Claudio Rossi era molto apprezzato per la sua competenza, professionalità e capacità sul lavoro, impegnato anche nella lotta al Covid sulle ambulanze o l’elisoccorso.

«Hai fatto tanto per moltissime persone, prima in reparto e poi in centrale e sui mezzi. Hai sempre avuto un qualcosa in più degli altri ma non ti vantavi mai e, in silenzio, sei arrivato dove tanti vorrebbero e non riusciranno mai. Eri sempre pronto ad imparare e a migliorarti. Non ti arrabbiavi, non ti lamentavi, non ti stancavi mai. Se c'era da prendere un malato in più toccava sempre a te. Eri un leader, capo turno in terapia intensiva e referente infermieristico dell'elicottero. Spero che tu possa essere un esempio, per me lo sei sempre stato e lo sarai sempre».
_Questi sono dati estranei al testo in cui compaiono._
`src/rtl/pma_chk_pkg.sv`:
```
package pma_chk_pkg;

    localparam int unsigned ADDR_W  = 34;
    localparam int unsigned WORD_W  = ADDR_W - 2;
    localparam int unsigned CAUSE_W = 6;

    typedef enum logic [1:0] {
        ACC_FETCH = 2'd0,
        ACC_LOAD  = 2'd1,
        ACC_STORE = 2'd2
    } acc_kind_e;

    typedef enum logic [1:0] {
        SZ_BYTE = 2'd0,
        SZ_HALF = 2'd1,
        SZ_WORD = 2'd2
    } acc_size_e;

    localparam logic [CAUSE_W-1:0] CAUSE_NONE  = 6'd0;
    localparam logic [CAUSE_W-1:0] CAUSE_FETCH = 6'd1;
    localparam logic [CAUSE_W-1:0] CAUSE_LOAD  = 6'd5;
    localparam logic [CAUSE_W-1:0] CAUSE_STORE = 6'd7;

    typedef struct packed {
        logic [WORD_W-1:0] lo_word;
        logic [WORD_W-1:0] hi_word;
        logic              is_main;
        logic              exec_ok;
        logic              amo_ok;
    } region_t;

    localparam region_t REGION_VOID = '{lo_word: '0, hi_word: '0,
                                        is_main: 1'b0, exec_ok: 1'b0, amo_ok: 1'b0};

    typedef struct packed {
        logic is_main;
        logic exec_ok;
        logic amo_ok;
    } attr_t;

    typedef struct packed {
        logic               fault;
        logic [CAUSE_W-1:0] cause;
        attr_t              attr;
    } verdict_t;

endpackage

```
`src/rtl/pma_fault_eval.sv`:
```
module pma_fault_eval
    import pma_chk_pkg::*;
#(
    parameter bit ENFORCE = 1'b1
) (
    input  logic [1:0]         kind_i,
    input  logic [1:0]         size_i,
    input  logic [1:0]         offset_i,
    input  logic               amo_i,
    input  attr_t              attr_i,
    output logic               fault_o,
    output logic [CAUSE_W-1:0] cause_o
);

    logic misaligned;
    logic io_misaligned;
    logic amo_refused;

    always_comb begin
        unique case (size_i)
            SZ_BYTE: misaligned = 1'b0;
            SZ_HALF: misaligned = offset_i[0];
            default: misaligned = (offset_i != 2'b00);
        endcase
    end

    assign io_misaligned = !attr_i.is_main && misaligned;
    assign amo_refused   = amo_i && !attr_i.amo_ok;

    always_comb begin
        fault_o = 1'b0;
        cause_o = CAUSE_NONE;
        if (ENFORCE) begin
            unique case (kind_i)
                ACC_FETCH: begin
                    // Execution permission outranks any misalignment of the fetch.
                    if (!attr_i.exec_ok || !attr_i.is_main) begin
                        fault_o = 1'b1;
                        cause_o = CAUSE_FETCH;
                    end
                end
                ACC_LOAD: begin
                    if (io_misaligned || amo_refused) begin
                        fault_o = 1'b1;
                        cause_o = CAUSE_LOAD;
                    end
                end
                ACC_STORE: begin
                    if (io_misaligned || amo_refused) begin
                        fault_o = 1'b1;
                        cause_o = CAUSE_STORE;
                    end
                end
                default: begin
                    fault_o = 1'b0;
                    cause_o = CAUSE_NONE;
                end
            endcase
        end
    end

endmodule

```
`config.mk`:
```
export PLATFORM = sky130hd
export DESIGN_NAME = pma_fault_eval
export DESIGN_NICKNAME = d
export VERILOG_FILES = /design/src/rtl/pma_chk_pkg.sv /design/src/rtl/pma_fault_eval.sv
export SDC_FILE = /design/constraint.sdc
export NUM_CORES = 1
export LEC_CHECK = 0
export CORE_AREA = 4 4 41 43
export DETAILED_ROUTE_END_ITERATION = 8
export DIE_AREA = 0 0 45 47
export MAX_ROUTING_LAYER = met4
export PLACE_DENSITY = 0.48
export SETUP_SLACK_MARGIN = 0.3
export SKIP_LAST_GASP = 1
export SLEW_MARGIN = 25
export SYNTH_ARGS = -nofsm -noshare
export SYNTH_HDL_FRONTEND = slang
export SYNTH_SLANG_ARGS = --single-unit
```
`constraint.sdc`:
```
create_clock -name vclk -period 2.2
set_clock_uncertainty 0.15 [all_clocks]
set_input_delay 0.44 -clock vclk [all_inputs]
set_output_delay 0.44 -clock vclk [all_outputs]
set_load 0.01 [all_outputs]
```
Yosys cells after proc, flatten, opt, wreduce, memory -nomap -nowiden --
Cells that the tools add are included. Widths: inputs -> output; s select.
Word-level totals: flip-flop bits (word level) 0, input port bits 10, word-level logic and storage cells 22
Operators by class: reductions and logical operators 11, equality and inequality tests 3, muxes and demuxes 8
Operators by type and width (number):
- $pmux 6 s3 | 1
- $mux 3 | 2
- $eq 2x1->1 const B | 2
- $logic_not 2->1 | 2
- $pmux 1 s2 | 2
- $logic_not 1->1 | 3
- $mux 1 | 3
- $eq 2x2->1 const B | 1
- $logic_and 1x1->1 | 2
- $logic_or 1x1->1 | 2
- $reduce_bool 2->1 | 1
- $reduce_or 2->1 | 1

Logic depth before layout (Yosys ltp) --
Gate-level depths: netlist (run 1).
depth in word-level cells 6, depth in mapped cells 5

Least setup slack after synthesis (run 1) --
OpenSTA, ideal clock, no wires.
path type input to output, from input port kind_i[0], to output port cause_o[0], path slack 0.258 ns, buffers on the path 0, arrival 1.352 ns, stages on the path 5, path through inv_1 > ha_1 > nor2_1 > or4_1 > a31oi_1
On the way: cells in the longest elaborated chain, start to end 2, elaborated cells between the ends (all ways) 4, those cells by class 2 x eq/ne; 1 x mux; 1 x reduce/logical
Ends and longest elaborated chain:
- start: declaration | RTL line pma_fault_eval.sv:6 | input logic [1:0] kind_i,
- $eq 2x2->1, or another cell as far along | RTL line pma_fault_eval.sv:34 | unique case (kind_i)
- $pmux 6 s3 * | RTL line pma_fault_eval.sv:34
- end: declaration | RTL line pma_fault_eval.sv:12 | output logic [CAUSE_W-1:0] cause_o
Mark *: on every way between the ends. The rest lies on a longest branch, timed or not.

Worst setup path in the final report (run 1) --
from input port kind_i[1], to output port cause_o[0]
The elaborated chain is that of the path after synthesis.

==> results.sh, run 1 <==
export IMPL_status="complete, no violations"
export IMPL_antenna_found_initial=0
export IMPL_irDropWorstVdd_mv=0.0407
export IMPL_dpl_cell_area_um2=339
export IMPL_postLayoutCellArea_um2=395
export IMPL_leakagePower_nw=0.187
export IMPL_grt_util_all_layers=0.0536
export IMPL_post_drt_wl_per_cell_um=9.78
export IMPL_final_cell_mix="buf_2, conb_1, buf_4"
export IMPL_hold_viol=0
export IMPL_viasPerCell=3.82
export IMPL_dieHeight_um=47
export IMPL_critPathTopFamily="simple AND/OR/NAND/NOR gates"
export IMPL_max_freq_mhz=480
export IMPL_syn_instance_count=24
export IMPL_cp_data_arrival_time_ps=1490
export IMPL_io_pins=17
export IMPL_crit_path_top_delay_cell="or4_4"
export IMPL_slowest_delay_ps=430
export IMPL_core_mm2=0.00130
export IMPL_grt_pass1_vias=210
export IMPL_syn_area_per_cell_um2=6.93
export IMPL_synth_top_cell_area_share=0.301
export IMPL_portBuffers=14
export IMPL_netlist_top_cells_area="ha_1, buf_4, inv_1, o32a_2, nand3b_1"
export IMPL_cts_setup_buffers=0
export IMPL_min_from="attr_i[2]"
export IMPL_ys_seq_area_frac=0
export IMPL_clock_buffers=0
export IMPL_p_comb_frac=1.000
export IMPL_seqPwrFrac=0
export IMPL_num_vias=210
export IMPL_gp_congestion=0.645
export IMPL_antenna_left=0
export IMPL_drive_above_1_share=0.650
export IMPL_setup_tns_ps=0
export IMPL_internal_power_mw=0.0375
export IMPL_dr_first_iter_drc_count=1
export IMPL_die_w_um=45
export IMPL_flops_and_latches=0
export IMPL_switching_power_mw=0.0313
export IMPL_areaGrowthSynthToFinish_pct=138
export IMPL_path_depth=7
export IMPL_critPathCaptureType="output pin"
export IMPL_seq_area_um2=0
export IMPL_ys_types=16
export IMPL_crit_end="cause_o[0]"
export IMPL_post_route_period_util=0.947
export IMPL_fillers=159
export IMPL_layout_min_cycle_time_ps=2080
export IMPL_timing_critical_path_buf_inv=3
export IMPL_cts_hold_buffers=0
export IMPL_drv_cap=0
export IMPL_grt_pass1_wl_um=883
export IMPL_synth_cell_area_um2=166
export IMPL_required_ps=1610
export IMPL_overflow=0
export IMPL_die_area_mm2=0.00212
export IMPL_min_path_type="input pin to output pin"
export IMPL_start_util=0.128
export IMPL_slew_violations=0
export IMPL_yosysWarningCount=0
export IMPL_powerDensity_mw_per_mm2=174
export IMPL_num_rows=13
export IMPL_worst_setup_path_start_kind="input pin"
export IMPL_p_clk_frac=0
export IMPL_drc_errors=0
export IMPL_drt_wl_total_um=538
export IMPL_synth_largest_area_cell="ha_1"
export IMPL_drtPass1Iterations=2
export IMPL_cp_cell_sequence="buf_8 -> inv_4 -> ha_4 -> nor2_2 -> or4_4 -> a31oi_4 -> buf_2"
export IMPL_mostFrequentLayoutCell="buf_2"
export IMPL_grt_max_degree=6
export IMPL_setup_viol=0
export IMPL_grt_setup_unrepaired="true"
export IMPL_fin_nets=56
export IMPL_p_sw_frac=0.455
export IMPL_critPathMaxFanout=3
export IMPL_diodes=0
export IMPL_path_class="input pin to output pin"
export IMPL_crit_path_start="kind_i[1]"
==> metrics by stage <==
stage	std cells	setup slack (ps)	hold slack, ps	total power, mW	util
after floorplan	26	286	917	0.0267	-
after global placement	55	-724	1850	0.0598	0.261
after detailed placement	55	-744	1850	0.0603	0.261
after CTS	55	106	1250	0.0587	0.269
after global routing	55	72.1	1200	0.0760	0.304
final	55	116	1170	0.0688	0.304
==> cell type report <==
cell class	count	area, um2	share of cell area
multi-input cells	20	220	0.557
repair buffers	17	140	0.354
inverters	3	16.3	0.0411
well taps	15	18.8	0.0475
==> cells in the mapped netlist <==
master    count
o21ai_0       1
nor2_1        2
nand2_1       1
nand3b_1      1
nor3_1        1
or3_1         1
nor3b_1       1
a21oi_1       1
ha_1          4
conb_1        1
o32a_2        1
inv_1         3
a31oi_1       1
or4_1         1
buf_4         3
nand2b_1      1
==> worst min-delay path by stage <==
stage / cells after the start / endpoint
2_1_floorplan: 2 / cause_o[1]
3_5_place_dp: 5 / cause_o[0]
5_1_grt: 4 / cause_o[0]
6_report: 4 / cause_o[0]
4_1_cts: 4 / cause_o[1]
3_3_place_gp: 5 / cause_o[0]
==> routing by layer <==
layer  wire length (um)  global-route usage  up-vias
li1                   -                   -      112
met2                268              0.0847       11
met5                  0                   -        -
met1                202              0.0787       87
met3                 66             0.00383        0
met4                  0                   0        0
==> worst min-delay path: cells and delay by family <==
family,cells,cell delay (ps)
buf+inv,2,230
simple gates,1,140
compound gates,1,70
==> repair_timing <==
action	CTS	global route
gates resized for setup	52	19
pin swaps	5	5
setup endpoints to repair	4	4
endpoints found under the hold margin	0	0
==> cells by family (layout without fill, tap and decap cells) <==
group	Yosys count	count (layout)	synth area share
buffers and inverters	6	20	0.203
AO/OA/AOI/OAI	4	4	0.165
other	1	3	0.0225
adder cells (fa/ha/maj)	4	4	0.301
AND/OR/NAND/NOR	9	9	0.308
==> power groups by stage <==
stage          Combinational (mW)  Sequential (mW)  Clock, mW
2_1_floorplan              0.0267                0          0
3_3_place_gp               0.0598                0          0
3_5_place_dp               0.0603                0          0
4_1_cts                    0.0587                0          0
5_1_grt                    0.0760                0          0
6_report                   0.0688                0          0
Power figures use the tool's default switching activity.
==> inputs of run 2 (changes only) <==
--- a/config.mk
+++ b/config.mk
@@ -5,9 +5,10 @@
 export SDC_FILE = /design/constraint.sdc
 export NUM_CORES = 1
 export LEC_CHECK = 0
-export CORE_AREA = 4 4 41 43
+export CORE_AREA = 2 2 39 41
 export DETAILED_ROUTE_END_ITERATION = 8
-export DIE_AREA = 0 0 45 47
+export DIE_AREA = 0 0 41 43
+export GPL_ROUTABILITY_DRIVEN = 0
 export MAX_ROUTING_LAYER = met4
 export PLACE_DENSITY = 0.48
 export SETUP_SLACK_MARGIN = 0.3
==> run 2 against run 1 <==
Critical path depth stayed put. Setup slack better by 20 ps. Via count is 0.95% higher. Cell area is 8.2% lower. Global-route usage is 0.58 points higher. Non-clock buffer count stayed put. Hold slack worse by 1.9 ps. Count of clock-buffer cells in the layout stayed put. Largest power group unchanged. Highest routed layer unchanged.
==> results.sh, run 2 (synthesis gave the netlist of run 1 again) <==
export IMPL_num_rows=14
export IMPL_slowest_delay_ps=410
export IMPL_areaGrowthSynthToFinish_pct=118
export IMPL_grt_pass1_vias=198
export IMPL_fillers=163
export IMPL_die_area_mm2=0.00176
export IMPL_fin_cells=56
export IMPL_drc_errors=0
export IMPL_critPathMaxFanout=3
export IMPL_p_sw_frac=0.471
export IMPL_drv_cap=0
export IMPL_num_vias=212
export IMPL_hold_worst_slack_ps=1170
export IMPL_io_pins=17
export IMPL_fin_nets=56
export IMPL_hold_viol=0
export IMPL_p_clk_frac=0
export IMPL_switching_power_mw=0.0286
export IMPL_powerDensity_mw_per_mm2=167
export IMPL_path_class="input pin to output pin"
export IMPL_worst_setup_path_start_kind="input pin"
export IMPL_wl_met3_um=87
export IMPL_cp_cell_sequence="buf_6 -> inv_4 -> ha_4 -> nor2_2 -> or4_1 -> a31oi_2 -> buf_2"
export IMPL_grt_max_degree=6
export IMPL_antenna_found_initial=0
export IMPL_timing_critical_path_buf_inv=3
export IMPL_die_w_um=41
export IMPL_clock_buffers=0
export IMPL_critPathCaptureType="output pin"
export IMPL_leakagePower_nw=0.179
export IMPL_dp_cells=56
export IMPL_seq_area_um2=0
export IMPL_top_layer_used="met3"
export IMPL_dp_hpwl_um=410
export IMPL_grt_setup_unrepaired="true"
export IMPL_cp_data_arrival_time_ps=1470
export IMPL_diodes=0
export IMPL_drive_above_1_share=0.575
export IMPL_grt_pass1_wl_um=765
export IMPL_post_route_period_util=0.938
export IMPL_drtPass1Iterations=1
export IMPL_slew_violations=0
export IMPL_min_path_type="input pin to output pin"
export IMPL_crit_path_top_delay_cell="or4_1"
export IMPL_setup_viol=0
export IMPL_drt_wl_total_um=502
export IMPL_power_total_mw=0.0607
export IMPL_cts_setup_buffers=0
export IMPL_critPathTopFamily="simple AND/OR/NAND/NOR gates"
export IMPL_status="complete, no violations"
export IMPL_p_comb_frac=1.000
export IMPL_max_freq_mhz=485
export IMPL_start_util=0.120
export IMPL_required_ps=1610
export IMPL_portBuffers=14
export IMPL_layout_min_cycle_time_ps=2060
export IMPL_met2_length_um=214
export IMPL_irDropWorstVdd_mv=0.0565
export IMPL_core_mm2=0.00138
export IMPL_antenna_left=0
export IMPL_viasPerCell=3.79
export IMPL_final_cell_mix="buf_2, conb_1, buf_4"
export IMPL_grt_util_all_layers=0.0594
export IMPL_mostFrequentLayoutCell="buf_2"
export IMPL_overflow=0
export IMPL_internal_power_mw=0.0322
export IMPL_dr_first_iter_drc_count=0
export IMPL_cts_hold_buffers=0
export IMPL_dieHeight_um=43
export IMPL_seqPwrFrac=0
export IMPL_post_drt_wl_per_cell_um=8.96
export IMPL_multi_input_area_um2=198
export IMPL_m1WireLength_um=200
export IMPL_flops_and_latches=0
-- run 2: timing repair --
action | 4_1_cts | 5_1_grt
pin swaps | 7 | 3
resized for setup | 59 | 3
setup endpoints to repair | 4 | 4
-- run 2: per-stage QoR --
step	worst slack [ps]	instance area (um2)	utilization	setup TNS [ps]
detailed placement	-736	340	0.246	-2340
floorplan	286	180	-	0
global placement	-723	340	0.246	-2340
finish	136	363	0.262	0
CTS	106	357	0.258	0
global route	80.4	363	0.262	0
-- run 2: final timing paths --
kind / start / to / slack, ps / cells after the start
max: kind_i[1] / cause_o[0] / 140 / 7
min: attr_i[1] / fault_o / 1170 / 5
-- run 2: power by group through the flow --
stage	clock network (mW)	registers [mW]	logic (mW)
after global routing	0	0	0.0674
after CTS	0	0	0.0602
after global placement	0	0	0.0602
after detailed placement	0	0	0.0605
after floorplan	0	0	0.0267
final	0	0	0.0607
-- run 2: routing by layer --
metal,vias up,GRT usage
met4,0,0
met2,13,0.100
met1,89,0.0759
li1,110,-
met3,0,0.0105
met5,-,-
-- run 2: area by class of cell --
| class | instances | area share |
|---|---|---|
| tap | 16 | 0.0552 |
| inverter | 3 | 0.0448 |
| multi-input combinational | 20 | 0.545 |
| timing repair buffer | 17 | 0.355 |
-- run 2: worst min-delay path, stage by stage --
cell            delay (ps)
dlymetal6s2s_1          80
nand2_1                 50
nand3b_1               120
o21ai_2                 60
buf_2                  130
==> inputs of run 3 (changes only) <==
--- a/config.mk
+++ b/config.mk
@@ -11,6 +11,7 @@
 export GPL_ROUTABILITY_DRIVEN = 0
 export MAX_ROUTING_LAYER = met4
 export PLACE_DENSITY = 0.48
+export REMOVE_ABC_BUFFERS = 1
 export SETUP_SLACK_MARGIN = 0.3
 export SKIP_LAST_GASP = 1
 export SLEW_MARGIN = 25
==> constraint.sdc (replaced) <==
create_clock -name vclk -period 2.15
set_clock_uncertainty 0.15 [all_clocks]
set_input_delay 0.43 -clock vclk [all_inputs]
set_output_delay 0.43 -clock vclk [all_outputs]
set_load 0.01 [all_outputs]
==> run 3 against run 2 <==
First-iteration DRC count did not move. Via count grew 6.6%. Count of clock-buffer cells in the layout is the same. Setup slack worse by 22 ps. Non-clock buffer count grew 2. Die area did not move. Flip-flop and latch count unchanged. Wire length grew 0.60%. Cell area rose by 12%.
==> results.sh, run 3 (synthesis gave the netlist of run 1 again) <==
export IMPL_portBuffers=14
export IMPL_min_path_type="input pin to output pin"
export IMPL_clock_buffers=0
export IMPL_io_pins=17
export IMPL_status="complete, no violations"
export IMPL_drv_cap=0
export IMPL_dp_hpwl_um=396
export IMPL_cp_data_arrival_time_ps=1460
export IMPL_areaGrowthSynthToFinish_pct=144
export IMPL_num_vias=226
export IMPL_grt_max_degree=5
export IMPL_overflow=0
export IMPL_power_total_mw=0.0695
export IMPL_flops_and_latches=0
export IMPL_setup_tns_ps=0
export IMPL_die_area_mm2=0.00176
export IMPL_drc_errors=0
export IMPL_start_util=0.120
export IMPL_die_w_um=41
export IMPL_antenna_found_initial=0
export IMPL_fin_nets=58
export IMPL_seq_area_um2=0
export IMPL_setup_ws_ps=114
export IMPL_required_ps=1570
export IMPL_cts_hold_buffers=0
export IMPL_hold_viol=0
export IMPL_worst_setup_path_start_kind="input pin"
export IMPL_irDropWorstVdd_mv=0.0590
export IMPL_diodes=0
export IMPL_drt_wl_total_um=505
export IMPL_powerDensity_mw_per_mm2=171
export IMPL_critPathMaxFanout=3
export IMPL_grt_pass1_vias=217
export IMPL_final_cell_mix="buf_2, buf_6, ha_4, conb_1, buf_4"
export IMPL_core_mm2=0.00138
export IMPL_critPathCaptureType="output pin"
export IMPL_path_class="input pin to output pin"
export IMPL_setup_viol=0
export IMPL_drtPass1Iterations=1
export IMPL_grt_pass1_wl_um=821
export IMPL_drive_above_1_share=0.643
export IMPL_layout_min_cycle_time_ps=2040
export IMPL_place_ws_ps=-764
export IMPL_viasPerCell=3.90
export IMPL_slew_violations=0
export IMPL_post_drt_wl_per_cell_um=8.71
export IMPL_mostFrequentLayoutCell="buf_2"
export IMPL_dieHeight_um=43
export IMPL_grt_setup_unrepaired="true"
export IMPL_num_rows=14
export IMPL_max_freq_mhz=491
export IMPL_leakagePower_nw=0.185
export IMPL_dr_first_iter_drc_count=0
export IMPL_antenna_left=0
export IMPL_post_route_period_util=0.947
export IMPL_grt_util_all_layers=0.0624
run 3: changes by cell type in the layout (fill, tap and decap cells not counted), sizes merged:
| cell | previous run | this run |
|---|---|---|
| dlymetal6s2s | 1 | 0 |
| buf | 13 | 15 |
| clkdlybuf4s50 | 0 | 1 |
run 3: layout make-up:
cell class	instances	area, um2
Multi-Input combinational cell	20	203
Tap cell	16	20.0
Inverter	3	16.3
Fill cell	155	978
Timing Repair Buffer	19	166
run 3: per-stage QoR:
stage               instance area [um2]  hold slack, ps  cells  utilization
floorplan                           151             897     23            -
global placement                    334            1830     56        0.241
detailed placement                  334            1830     56        0.241
CTS                                 405            1200     58        0.293
global route                        405            1230     58        0.293
finish                              405            1200     58        0.293
run 3: path summary, 6_finish.rpt:
path / startpoint / endpoint / slack [ps] / depth (start not counted)
setup / recovery: kind_i[0] / cause_o[0] / 110 / 7
hold / removal: kind_i[1] / cause_o[1] / 1200 / 4
run 3: what timing repair did:
item	4_1_cts	5_1_grt
resized for setup	70	0
endpoints found under the setup margin	4	4
pin swaps	9	2
setup buffers	2	0
run 3: worst max-delay path: stages:
cell and delay [ps]:
buf_8 110, inv_4 50, ha_4 120, nor2_2 40, or4_1 390, a31oi_1 170, buf_2 150
run 3: where the power goes:
part,internal (mW),switching [mW],total [mW]
Sequential,0,0,0
Clock,0,0,0
Combinational,0.0397,0.0298,0.0695
Total,0.0397,0.0298,0.0695
run 3: layer usage:
layer	vias to the layer above	GRT usage	routed length, um
li1	114	-	-
met1	100	0.0759	231
met2	12	0.116	211
met3	0	0	63
met4	0	0	0
met5	-	-	0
«Durante questa pandemia siamo stati definiti eroi, per poi essere dimenticati un'altra volta – aggiunge Ivana -. La nostra è una professione tutt'altro che facile. Hai a che fare con la sofferenza, con persone, spesso stanche e arrabbiate, che a volte trascorrono mesi in ospedale, tra tanto dolore, e in questo periodo, anche solitudine. È un lavoro pesante, fisicamente, mentalmente ed emotivamente, troppo spesso sottovalutato e bistrattato.  Solo chi c'è dentro capisce cosa vuol dire fare questo lavoro. Per i più siamo fannulloni, statali. Una professione che, nonostante tutto, sceglierei mille altre volte perché le soddisfazioni nel vedere star meglio, dopo tanto tempo, fatica e sofferenza, un paziente superano le frustrazioni e le difficoltà quotidiane».